--- Directions ---
Say how many lines of the listing below hold the word "expr". Give only that number.

--- Data supplied ---
# # #

==> design/flow/config.mk <==
export PLATFORM = sky130hd
export DESIGN_NAME = counter_parametrized
export DESIGN_NICKNAME = counter_parametrized
export VERILOG_FILES = /design/flow/design.v
export SDC_FILE = /design/flow/constraint.sdc
export NUM_CORES = 4
export LEC_CHECK = 1
export CORE_AREA = 10 10 70 70
export DIE_AREA = 0 0 80 80
==> design/flow/constraint.sdc <==
current_design counter_parametrized

set clk_period 1.7
set clk_io_pct 0.2

create_clock -name clk0 -period $clk_period [get_ports {clock}]

set non_clock_inputs [all_inputs -no_clocks]
set_input_delay [expr $clk_period * $clk_io_pct] -clock clk0 $non_clock_inputs
set_output_delay [expr $clk_period * $clk_io_pct] -clock clk0 [all_outputs]
==> design/flow/design.v <==
module counter_parametrized(clear, clock, count);
    parameter N = 7;
    input clear, clock;
    output [N:0] count; 
    reg [N:0] count;
    always @(negedge clock)
        if (clear)
            count <=0;         
        else    
            count <= count + 1;
endmodule
==> design/flow/run.sh <==
#!/bin/bash
# OpenROAD 26Q1-2900-gdf79404cd8, Yosys 0.63+post, stock flow scripts
make -C /OpenROAD-flow-scripts/flow DESIGN_CONFIG=/design/flow/config.mk WORK_HOME=/design/flow/orfs finish
==> results.sh <==
# source this file to load flow results
export IMPL_dp_cells=96
export IMPL_post_synth_num_cell_types=15
export IMPL_cts_root_buf="clkbuf_4"
export IMPL_clk_latency_ns=0.32
export IMPL_required_ns=1.36
export IMPL_worst_path_buf_inv=1
export IMPL_path_class="reg -> out"
export IMPL_worstPathArrival_ns=1.59
export IMPL_synth_area_sq_um=310
export IMPL_drtPass1Iterations=4
export IMPL_crit_reg2reg_capture="count[6]"
export IMPL_cts_tree="done"
export IMPL_synth_seq_share=0.516
export IMPL_die_h_um=80
export IMPL_r2r_cells=5
export IMPL_overflow=0
export IMPL_final_cell_mix="8 x inv_1, 8 x dfxtp_2, 8 x buf_2, 8 x buf_4, 4 x nor2_1"
export IMPL_setup_ws_ns=-0.226
export IMPL_fin_skew_ns=0.0131
export IMPL_rows=21
export IMPL_ys_cells=34
export IMPL_diodes=0
export IMPL_io_pins=10
export IMPL_peakVddDrop_mv=0.428
export IMPL_setup_viol=8
export IMPL_slew_headroom=0.816
export IMPL_hold_path_endpoint="count[0]"
export IMPL_worst_slew_pin_slew_ns=0.277
export IMPL_clock_sinks=8
export IMPL_largest_reg_flops=8
export IMPL_ys_ff=8
export IMPL_whs_path_depth=2
export IMPL_ctsHtreeMaxLevel=1
export IMPL_grt_pass1_vias=353
export IMPL_warning_count=35
export IMPL_antenna_found_initial=0
export IMPL_hold_violations=0
export IMPL_crit_path_max_incr_delay_ns=0.31
export IMPL_port_buffers=9
export IMPL_min_path_type="reg -> reg"
export IMPL_largest_register="count"
export IMPL_ys_area_sq_um=310
export IMPL_yosys_warnings=1
export IMPL_stdcell_count=106
export IMPL_cp_top_family="flip-flops"
export IMPL_synth_cells=34
export IMPL_postRouteAntennaNets=0
export IMPL_status="complete, but fails checks"
export IMPL_gp_congestion=0.683
export IMPL_dpl_cell_area_sq_um=514
export IMPL_hold_buffers=0
export IMPL_critPathMaxFanout=2
export IMPL_path_clk_slew_ns=0.04
export IMPL_drt_iter0_drc=6
export IMPL_reg2reg_setup_slack_ns=0.42
export IMPL_drc=0
export IMPL_wl_um=847
export IMPL_hpwl_um=630
export IMPL_violations="setup timing"
export IMPL_power_per_cell_area_mw_per_mm2=838
export IMPL_dp_worst_setup_slack_ns=-0.337
export IMPL_reg_top3="count (8)"
export IMPL_viasPerCell=2.90
export IMPL_end_kind="primary output"
export IMPL_fp_coreArea_sq_mm=0.00342
export IMPL_cp_cell_sequence="buf_2"
export IMPL_critPathLaunchType="register"
export IMPL_vias=307
export IMPL_die_w_um=80
export IMPL_wl_per_cell_um=7.99
export IMPL_drv_cap=0
export IMPL_leakage_nw=0.251
export IMPL_hp_start="count[0]"
export IMPL_syn_to_final_growth_pct=71.4
export IMPL_cts_buffers=3
export IMPL_maxSlewViolCount=0
export IMPL_grt_use_total=0.0295
export IMPL_grt_setup_unrepaired="yes"
export IMPL_stdcell_area_sq_um=532
export IMPL_finalPower_mw=0.446
export IMPL_reg2reg_from="count[1]"
export IMPL_drive_gt1_frac=0.467
export IMPL_grt_max_degree=9
export IMPL_fp_util=0.0908
export IMPL_die_area_sq_mm=0.00640
export IMPL_avgSynthCellArea_sq_um=9.13
export IMPL_grt_pass1_wl_um=1460
export IMPL_cts_buffer_depth=2
export IMPL_crit_slowest_cell="dfxtp_2"
synthesized netlist by cell type:
master / n / area share
a21oi_1: 3 / 0.048
clkbuf_1: 1 / 0.012
dfxtp_1: 8 / 0.52
ha_1: 1 / 0.040
inv_1: 1 / 0.012
nand2_1: 2 / 0.024
nand3_1: 2 / 0.032
nand3_2: 1 / 0.032
nand4_1: 1 / 0.020
nor2_1: 4 / 0.048
nor2b_1: 1 / 0.020
o21ai_0: 3 / 0.048
or3_1: 3 / 0.060
xnor2_1: 1 / 0.028
xor2_1: 2 / 0.056
cell type report:
type | count | area (sq um)
clock inverter | 8 | 30.0
fill | 399 | 2880
timing repair buffer | 17 | 109
tap | 46 | 57.6
sequential | 8 | 170
multi-input combinational | 24 | 143
clock buffer | 3 | 22.5
through the flow:
step,setup TNS (ns),utilization,hold slack [ns]
after detailed placement,-4.90,0.151,0.520
after floorplan,0,-,0.413
after global routing,-2.11,0.156,0.532
final,-1.72,0.156,0.502
after CTS,-1.86,0.155,0.503
after global placement,-4.88,0.151,0.522
worst max-delay path by stage:
stage | depth (start not counted) | endpoint | slack, ns | from
CTS | 1 | count[1] | -0.24 | count[1]
global route | 1 | count[1] | -0.28 | count[1]
finish | 1 | count[1] | -0.23 | count[1]
worst register-to-register path, stage by stage, from the launching register on:
cell and delay (ns):
dfxtp_2 0.32, buf_4 0.11, ha_1 0.19, nand2_1 0.08
or3_1 0.34, a21oi_1 0.16
per-layer routing:
metal,up-vias,part of all wire,GRT usage
met5,-,0,0
met4,0,0.0071,0.0123
met3,2,0.12,0.0273
met2,12,0.32,0.0313
met1,123,0.55,0.0383
li1,170,-,-
cell families (layout without fill, tap and decap cells):
kind of cell,Yosys count,in the layout,share of synthesized area
AND/OR/NAND/NOR,14,14,0.238
buffers and inverters,2,28,0.0242
flip-flops,8,8,0.516
adder cells (fa/ha/maj),1,1,0.0403
AND-OR/OR-AND,6,6,0.0967
XOR/XNOR,3,3,0.0847
report_power, final:
group          switching, mW  total (mW)  internal (mW)
clock network          0.109       0.215          0.106
logic                 0.0136      0.0311         0.0176
registers            0.00290       0.199          0.197
total                  0.125       0.446          0.320
repair_timing:
item,in CTS,in global routing
setup endpoints to repair,10,8
pin swaps,0,0
setup buffers,0,0
resized,33,1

# # #

--- Result for this task ---
2